In the province of Kurdistan, where Mahsa Amini was born, the regime recently shelled the cities of Piranshahr, Marivan and Javanrud. Unconfirmed Footage live shootout and since then the wounded have appeared from Javanrud. There are reports of several casualties, including a 16-year-old named Karvan Gader Shokri in Piranshehr. Another man was reportedly killed when Islamic Republic forces opened fire on the crowd as the teenager’s body was taken to the mosque.

In addition to using intimidation, arrests and deadly force to silence the opposition, the regime has imposed massive internet shutdowns.

The international community has widely supported the protesters and condemned the actions of the Iranian regime.

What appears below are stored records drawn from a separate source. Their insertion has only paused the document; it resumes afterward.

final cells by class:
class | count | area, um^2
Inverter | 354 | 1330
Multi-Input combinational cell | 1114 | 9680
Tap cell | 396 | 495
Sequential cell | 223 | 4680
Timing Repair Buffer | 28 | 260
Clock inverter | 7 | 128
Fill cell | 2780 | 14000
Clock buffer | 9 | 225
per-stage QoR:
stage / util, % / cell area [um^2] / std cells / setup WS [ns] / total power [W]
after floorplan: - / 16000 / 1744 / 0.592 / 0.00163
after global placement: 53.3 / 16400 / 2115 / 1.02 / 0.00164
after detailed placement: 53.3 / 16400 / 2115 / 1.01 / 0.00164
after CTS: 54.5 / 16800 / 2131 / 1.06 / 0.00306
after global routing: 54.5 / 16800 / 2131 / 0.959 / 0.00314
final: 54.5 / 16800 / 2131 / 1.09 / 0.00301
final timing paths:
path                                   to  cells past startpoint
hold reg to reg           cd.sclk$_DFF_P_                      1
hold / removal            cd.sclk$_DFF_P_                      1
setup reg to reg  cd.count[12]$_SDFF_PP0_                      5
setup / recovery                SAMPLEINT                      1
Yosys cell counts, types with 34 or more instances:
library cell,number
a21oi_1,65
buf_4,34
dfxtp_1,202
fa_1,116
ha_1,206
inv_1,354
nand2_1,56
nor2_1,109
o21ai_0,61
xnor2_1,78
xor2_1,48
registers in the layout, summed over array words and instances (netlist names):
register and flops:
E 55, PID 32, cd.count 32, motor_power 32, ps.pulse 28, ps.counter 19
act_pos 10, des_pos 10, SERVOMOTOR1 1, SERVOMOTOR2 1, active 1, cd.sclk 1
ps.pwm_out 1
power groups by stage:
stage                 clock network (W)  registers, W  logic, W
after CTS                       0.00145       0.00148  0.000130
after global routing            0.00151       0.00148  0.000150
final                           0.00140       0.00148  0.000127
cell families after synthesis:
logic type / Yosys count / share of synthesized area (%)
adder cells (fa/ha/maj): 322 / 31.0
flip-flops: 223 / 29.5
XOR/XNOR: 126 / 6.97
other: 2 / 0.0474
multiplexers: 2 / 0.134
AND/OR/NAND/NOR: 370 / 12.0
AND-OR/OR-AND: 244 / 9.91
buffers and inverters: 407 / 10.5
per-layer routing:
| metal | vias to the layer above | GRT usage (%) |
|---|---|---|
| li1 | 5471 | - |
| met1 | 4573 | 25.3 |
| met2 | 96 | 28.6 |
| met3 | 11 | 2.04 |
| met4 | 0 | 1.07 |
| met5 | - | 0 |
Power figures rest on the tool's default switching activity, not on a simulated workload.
$ cat flow/run.sh
#!/bin/bash
# OpenROAD 26Q1-2900-gdf79404cd8, Yosys 0.63+post, stock flow scripts
make -C /OpenROAD-flow-scripts/flow DESIGN_CONFIG=/design/flow/config.mk WORK_HOME=/design/flow/orfs finish
$ cat flow/config.mk
export PLATFORM = sky130hd
export DESIGN_NAME = ir_receiver
export DESIGN_NICKNAME = ir_receiver
export VERILOG_FILES = /design/flow/design.v
export SDC_FILE = /design/flow/constraint.sdc
export NUM_CORES = 4
export LEC_CHECK = 1
export CORE_UTILIZATION = 40
$ cat flow/constraint.sdc
current_design ir_receiver

set clk_period 7.8
set clk_io_pct 0.2

create_clock -name clk0 -period $clk_period [get_ports {PCLK}]

set non_clock_inputs [all_inputs -no_clocks]
set_input_delay [expr $clk_period * $clk_io_pct] -clock clk0 $non_clock_inputs
set_output_delay [expr $clk_period * $clk_io_pct] -clock clk0 [all_outputs]
$ cat flow/design.v
module ir_receiver(PCLK,ir_recv,start_bit,GOT_HIT,
                    PENABLE,
					PSEL,
					PRESETN,
					PWRITE,
					PREADY,
					PSLVERR,
					PADDR,
					PWDATA,
					PRDATA);
input PENABLE, PSEL, PRESETN, PWRITE;
input  [31:0] PWDATA;
input  [7:0] PADDR;
output reg [31:0] PRDATA;
output PREADY, PSLVERR;
assign BUS_WRITE_EN = (PENABLE && PWRITE && PSEL);
assign BUS_READ_EN = (!PWRITE && PSEL); 
assign PREADY = 1'b1;
assign PSLVERR = 1'b0;
input PCLK;
input ir_recv;
reg [31:0] count3 = 0;
output reg start_bit;
reg [4:0] bit_pos = 10;
reg [10:0] DATA_RECEIVED = 0;
reg [31:0] count4 = 0;
wire ir_recv_sync;
wire ir_temp;
output reg GOT_HIT = 0;
reg [3:0] count5;
reg [31:0] got_hit_counter = 12000000;
reg [10:0] DATA_WHEN_HIT = 0;
d_flip_flop d1(PCLK,ir_recv,ir_temp);
d_flip_flop d2(PCLK,ir_temp,ir_recv_sync);
always @(posedge PCLK) begin
    if (got_hit_counter > 15000099)
        got_hit_counter <= 0;
    if (got_hit_counter < 15000100) begin
        got_hit_counter <= got_hit_counter + 1;
        GOT_HIT <= 0;
    end
    if (DATA_RECEIVED[10:9] == 2'b10 && DATA_RECEIVED[1:0] == 2'b10 && got_hit_counter > 15000000) begin
        DATA_WHEN_HIT[10:0] <= DATA_RECEIVED[10:0];
        GOT_HIT <= 1;
        got_hit_counter <= 0;
    end
    if (BUS_READ_EN) begin
        PRDATA[10:0] <=  DATA_WHEN_HIT[10:0];
        PRDATA[31:11] <= 0;
        DATA_RECEIVED[10:0] <= 0;
    end
    if (ir_recv_sync == 0) begin
        count3 <= count3 + 1;
    end
    else begin
        if (count3 != 0) begin
            if (count3 > 85000 && count3 < 115000) begin
                start_bit <= 1;
            end
            count3 <= 0;
        end
    end
    if (start_bit == 1) begin
        if (ir_recv_sync == 0) 
            count4 <= count4 + 1;
        else begin
            if (count4 != 0) begin
                if (count4 >= 40000) 
                    DATA_RECEIVED[bit_pos] <= 1;
                else
                    DATA_RECEIVED[bit_pos] <= 0;
                if (bit_pos == 0) begin
                    start_bit <= 0;
                    bit_pos <= 10;
                end
                else
                    bit_pos <= bit_pos - 1;
                count4 <= 0;
            end
        end
    end
end
endmodule
module d_flip_flop(clk,data_in,data_out);
    input clk,data_in;
    output reg data_out;
    always @(posedge clk) begin
        data_out <= data_in;
    end
endmodule
==> impl_metrics.py <==
# Metrics from the implementation run
metrics = {
    "outcome": {
        "outcome": "finished clean",
    },
    "placement": {
        "place_congestion": 0.831,
        "portBuffers": 16,
        "hpwl_um": 7580,
    },
    "power_and_ir_drop": {
        "p_sw_share_pct": 25.8,
        "pwr-share-clk_pct": 37.9,
        "ir_drop_mv": 0.142,
        "p_switching_w": 0.000496,
        "p_comb_share_pct": 11.2,
        "powerDensity_mw_per_mm2": 247,
        "internal-power_w": 0.00143,
        "seqPwrFrac_pct": 50.9,
        "leakagePower_nw": 2.52,
    },
    "critical_path": {
        "cp.arrival_ns": 1.33,
        "worstSetupPathType": "reg -> out",
        "cp-start-kind": "register",
        "crit_chain": "clkdlybuf4s50_1",
        "cp.required_ns": 6.24,
        "endpoint_kind": "output pin",
        "cp_slowest_cell": "clkdlybuf4s50_1",
        "timing.critical_path.buf_inv": 1,
        "crit_fanout": 5,
        "path_delay_family": "buffers and inverters",
        "reg2reg_slack_ns": 5.17,
        "cp_slowest_stage_delay_ns": 0.50,
    },
    "clocking": {
        "insertion_delay_ns": 0.41,
        "clk_pin_slew_worst_paths_ns": 0.05,
        "numCtsBuffers": 17,
        "post_cts_buffers": 0,
        "clock_sinks": 138,
        "ctsHtreeMaxLevel": 4,
        "post_cts_resized": 0,
        "clk_path_buf_depth": 2,
        "clock-root-buffer": "clkbuf_16",
        "tritoncts": "built",
        "holdBufCountCts": 0,
    },
    "final_timing": {
        "hold_violations": 0,
        "rsz0062_at_grt": "false",
        "drv_slew": 0,
        "fmax_mhz": 346,
        "fin_worst_skew_ns": 0.00463,
        "slew_headroom_pct": 46.0,
        "period_used_pct": 37.1,
        "finalSetupTns_ns": 0,
        "min_period_ns": 2.89,
        "setup-violations-final": 0,
        "tightest_slew_ns": 0.810,
    },
    "logic_synthesis": {
        "syn_inst": 679,
        "yosys_warnings": 4,
        "ys_area_mm2": 0.00689,
        "synth-edff-count": 91,
        "syn_area_mm2": 0.00689,
        "yosysUniqueCellTypes": 53,
        "ys_seq_share_pct": 53.3,
        "ys.flop_type": "edfxtp_1",
        "synthArstFlopShare_pct": 0,
        "ys_ff": 138,
        "ys_cells": 679,
        "syn_area_per_cell_um2": 10.1,
    },
    "routing": {
        "first_iter_violations": 332,
        "first_pass_iters": 5,
        "drt_wl_total_um": 11600,
        "wire_per_inst_um": 12.4,
        "insertedDiodeCount": 0,
        "via_count": 4833,
        "viasPerCell": 5.16,
        "drt_drc_violations_left": 0,
        "antenna_left": 0,
    },
    "die": {
        "fp_util_pct": 41.2,
        "ioPinCount": 82,
        "row_count": 47,
        "die_w_um": 133,
        "fp.dieH_um": 133,
        "die-area_mm2": 0.0177,
        "core_mm2": 0.0167,
    },
    "global_route": {
        "grt_pass1_wl_um": 20400,
        "overflow": 0,
        "antenna_found_initial": 0,
        "grt_max_degree": 70,
        "grt_usage_pct": 14.5,
        "grt_pass1_vias": 4391,
    },
    "finish": {
        "most-common-layout-cells": "edfxtp_1 (91), nor2_1 (89), xnor2_1 (55)",
        "final_util_pct": 46.5,
        "area_growth_pct": 12.8,
        "drive_gt1_share_pct": 7.26,
        "layout_top_cell": "edfxtp_1",
    },
    "job": {
        "warning_count": 72,
        "drv_cap": 0,
    },
    "hold_path": {
        "hold_class": "reg -> reg",
    },
}
path summary, 6_finish.rpt:
| kind | startpoint | end | depth (start not counted) |
|---|---|---|---|
| worst max register to register | d2.data_out | count3[10] | 6 |
| worst min register to register | d1.data_out | d2.data_out | 0 |
| worst max-delay path | start_bit | start_bit | 1 |
| worst min-delay path | d1.data_out | d2.data_out | 0 |
## ./constraint.sdc

```tcl
current_design act_n_weight_ctrlr

set clk_period 19.0
set clk_io_pct 0.2

create_clock -name clk0 -period $clk_period [get_ports {clk}]

set non_clock_inputs [all_inputs -no_clocks]
set_input_delay [expr $clk_period * $clk_io_pct] -clock clk0 $non_clock_inputs
set_output_delay [expr $clk_period * $clk_io_pct] -clock clk0 [all_outputs]
```
File: flow/design.v
`timescale 1ns / 1ps
module slow_clkgen(clk , clk_out);
input clk ;
output clk_out ;
parameter cnt_100HZ = 50_00_00;        
reg [19-1:0] reg_cnt_100HZ ;    
reg Toggle_100HZ ;
wire CE ;
assign CE = (reg_cnt_100HZ == cnt_100HZ-1) ;
always @ (posedge clk)
   begin
       reg_cnt_100HZ = reg_cnt_100HZ + 1'b1 ;
          if (CE)
            begin
             Toggle_100HZ = ~Toggle_100HZ ;
             reg_cnt_100HZ = 0;
             end
         end   
assign clk_out = Toggle_100HZ ;         
endmodule
==> flow/config.mk <==
export PLATFORM = sky130hd
export DESIGN_NAME = Bin_BCD
export DESIGN_NICKNAME = Bin_BCD
export VERILOG_FILES = /design/flow/design.v
export SDC_FILE = /design/flow/constraint.sdc
export NUM_CORES = 4
export LEC_CHECK = 1
export CORE_AREA = 10 10 70 70
export DIE_AREA = 0 0 80 80
==> flow/constraint.sdc <==
current_design Bin_BCD

set clk_period 6.6
set clk_io_pct 0.2

create_clock -name clk0 -period $clk_period

set non_clock_inputs [all_inputs -no_clocks]
set_input_delay [expr $clk_period * $clk_io_pct] -clock clk0 $non_clock_inputs
set_output_delay [expr $clk_period * $clk_io_pct] -clock clk0 [all_outputs]
==> flow/design.v <==
module Bin_BCD (
 input [7:0] bin_in ,
 output reg [4-1:0] HUND , TENS , ONES 
);
integer i ;
always @ (bin_in)
  begin
   ONES = 4'b0000 ;
   TENS = 4'b0000;
   HUND = 4'b0000;
  for (i = 7; i>=0; i=i-1)
       begin
             if (HUND>=5)
                 HUND = HUND + 2'b11;
             if (TENS >=5)
                 TENS = TENS + 2'b11 ;
             if (ONES >=5)
                 ONES = ONES + 2'b11 ;
       HUND = HUND<<1;
       HUND[0] = TENS[3];
       TENS = TENS<<1 ;
       TENS[0] = ONES[3];
       ONES = ONES<<1 ;
       ONES[0] = bin_in[i] ;
  end
 end
endmodule 
==> flow/run.sh <==
#!/bin/bash
# OpenROAD 26Q1-2900-gdf79404cd8, Yosys 0.63+post, stock flow scripts
make -C /OpenROAD-flow-scripts/flow DESIGN_CONFIG=/design/flow/config.mk WORK_HOME=/design/flow/orfs finish
==> reports/results.ini <==
[status]
outcome = finished, final reports clean

[final_layout]
final_cell_mix = buf_4 (48), nor2_1 (8)
instances_no_fill = 244
syn2layout_area_growth_pct = 90.4
drive_above_1_share_pct = 58.1
finish.utilization_pct = 53.1
clkbuf_count = 0
layout.area.comb_um2 = 1180
fillers = 294
ff_latch_area_um2 = 0
seq_cells = 0
final_common_cell = buf_4

[synthesis]
ys_types = 60
synthCells = 135
yosysCellCount = 135
topCellsByArea = ha_1 (12%), nor2_1 (5.5%), a21oi_1 (5.3%)
largest_area_cell = ha_1
ys_area_um2 = 952
yosys_warnings = 1
ys_seq_share_pct = 0
syn_avg_cell_area_um2 = 7.05
netlist_area_um2 = 952
top_cell_area_share_pct = 11.8

[clocking]
hold_buffers = 0

[drt]
drtAntennaViolNets = 0
drtIter0Drc = 47
routed_wl_um = 3180
num_antenna_cells = 0
viasPerCell = 5.25
vias = 1282
drc = 0
routedWlPerCell_um = 13.0
drt_first_pass_iters = 4

[floorplan]
coreArea_um2 = 3420
die.size.y_um = 80
fp_util_pct = 27.9
io_pins = 20
chipArea_um2 = 6400
die_w_um = 80
num_rows = 21

[place]
routabilityCongestion = 0.918
place_hpwl_um = 2050
portBuffers = 16
dpl.cell_count = 226

[timing]
slew_violations = 0
max-slew-margin-rel_pct = 60.7
hold_violations = 0
period_used_pct = 97.1
whs_ns = 2.64
period_needed_ns = 6.41
setup_viol = 0
setup_tns_ns = 0
tightestPinTransition_ns = 0.585
max_clock_freq_mhz = 156

[critical_path]
crit_fanout = 5
required_ns = 5.28
crit_path_end_kind = output port
cpLargestDelayFamily = AND-OR/OR-AND gates
path_buffers = 5
crit_chain = clkbuf_2, inv_2, ha_4, inv_2, ha_4, a21oi_4, xnor2_2, ha_2, and2b_2, or4_4, o2111ai_4, ha_2, or2b_4, o32a_4, a21oi_4, or2_4, buf_4, nor2_4, a31o_1, a211oi_1, buf_2
cpPeakStageDelay_ns = 0.43
crit_arrival_ns = 5.09
critPathKind = in -> out
cpMaxStageDelayCell = or4_4
critPathLaunchType = input pin

[pwr]
powerDensity_nw_per_um2 = 194
p_comb_share_pct = 100.0
switching_power_w = 0.000161
p_leak_nw = 0.793
p_sw_share_pct = 45.8
ir_worst_vdd_v = 0.0000727
pwr-share-clk_pct = 0
p_seq_share_pct = 0
power.total_w = 0.000352
p_int_w = 0.000191

[grt]
grt_use_total_pct = 9.17
overflow = 0
grt_pass1_vias = 1150
grt_pass1_wl_um = 5180
grt_max_degree = 13
antenna_found_initial = 0

[hold_path]
worstHoldPathType = in -> out

[flow_run]
drv_cap = 0
warnings = 36

## final timing paths
check / startpoint / endpoint / slack [ns] / depth (start not counted)
max: bin_in[6] / TENS[0] / 0.19 / 21
min: bin_in[0] / ONES[0] / 2.64 / 0
## power by group through the flow
stage | Combinational, W | Sequential, W | Clock, W
CTS | 0.000317 | 0 | 0
global route | 0.000383 | 0 | 0
finish | 0.000352 | 0 | 0
## final cells by class
| type | count | area share [%] |
|---|---|---|
| Multi-Input combinational cell | 120 | 65.4 |
| Inverter | 9 | 1.86 |
| Timing Repair Buffer | 69 | 29.6 |
| Tap cell | 46 | 3.17 |
## cell usage after synthesis (all sizes together), types with 2 or more instances
cell type	instances
inv	9
a31oi	2
buf	5
nor2	14
nand2b	2
nand2	7
or3	3
and3	2
a21oi	11
a21o	4
a22oi	2
nor3	4
nand3	4
clkbuf	2
xnor2	4
nand4	3
a211oi	3
ha	9
mux2i	5
or2	2
o32ai	2
o21ai	11
## logic make-up (layout without fill, tap and decap cells)
group,Yosys count,count (layout),share of synthesized area [%]
AND-OR/OR-AND,50,50,38.4
XOR/XNOR,4,4,4.47
adder cells (fa/ha/maj),9,9,11.8
buffers and inverters,16,78,8.41
multiplexers,5,5,5.65
other,1,2,0.394
AND/OR/NAND/NOR,50,50,30.9
## routing by layer
metal | GRT usage, % | part of all wire, %
met4 | 0.704 | 0.75
met1 | 13.9 | 51
met2 | 13.8 | 42
met3 | 1.14 | 5.6
met5 | 0 | 0
## repair_timing
action | in CTS | in global routing
buffers inserted | 13 | 5
resized | 73 | 23
setup endpoints to repair | 9 | 9
pin swaps | 26 | 21
## stage by stage
stage,setup WS (ns),area [um^2]
6_report,0.192,1810
5_1_grt,-0.0105,1810
4_1_cts,-0.106,1700
3_5_place_dp,-0.815,1390
3_3_place_gp,-0.722,1390
2_1_floorplan,0.193,956
Power and IR drop assume default switching activity.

French President Emmanuel Macron recently described the protests as a “revolution”. This week, the US imposed targeted sanctions against three Iranian officials in Kurdistan. situation in the Islamic Republic of Iran.

Several athletes who defied the regime have officially apologized for not wearing the hijab, but it also feels like a forced renunciation. Because of this, some Iranians expressed concern for the players and their families. In a country of repression, forced confessions and apologies, the fate of Mellie’s team remains in the balance. What is certain is that their silence during the singing of the anthem has drawn even more attention to the plight of the Iranians on the ground.